This is an optimization exercise on Yosys and OpenROAD, whose aim is small area, not a production implementation. Where RTL was checked, it was by simulation tests only, not by an equivalence proof against the original.

==> module it_cpa17, before the edit <==
module it_cpa17(a, b, s);
    input  [16:0] a, b;
    output [16:0] s;
    wire   [16:0] g = a & b;
    wire   [16:0] p = a ^ b;
    wire   [17:0] c;
    assign c[0] = 1'b0;
    genvar i;
    generate
        for (i = 0; i < 17; i = i + 1) begin : carry
            assign c[i+1] = g[i] | (p[i] & c[i]);
        end
    endgenerate
    assign s = p ^ c[16:0];
endmodule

=== EXERCISE DIRECTIONS ===
Once you have read the records above, write them out again exactly.

=== ANSWER TO THIS PROBLEM ===
This is an optimization exercise on Yosys and OpenROAD, whose aim is small area, not a production implementation. Where RTL was checked, it was by simulation tests only, not by an equivalence proof against the original.

==> module it_cpa17, before the edit <==
module it_cpa17(a, b, s);
    input  [16:0] a, b;
    output [16:0] s;
    wire   [16:0] g = a & b;
    wire   [16:0] p = a ^ b;
    wire   [17:0] c;
    assign c[0] = 1'b0;
    genvar i;
    generate
        for (i = 0; i < 17; i = i + 1) begin : carry
            assign c[i+1] = g[i] | (p[i] & c[i]);
        end
    endgenerate
    assign s = p ^ c[16:0];
endmodule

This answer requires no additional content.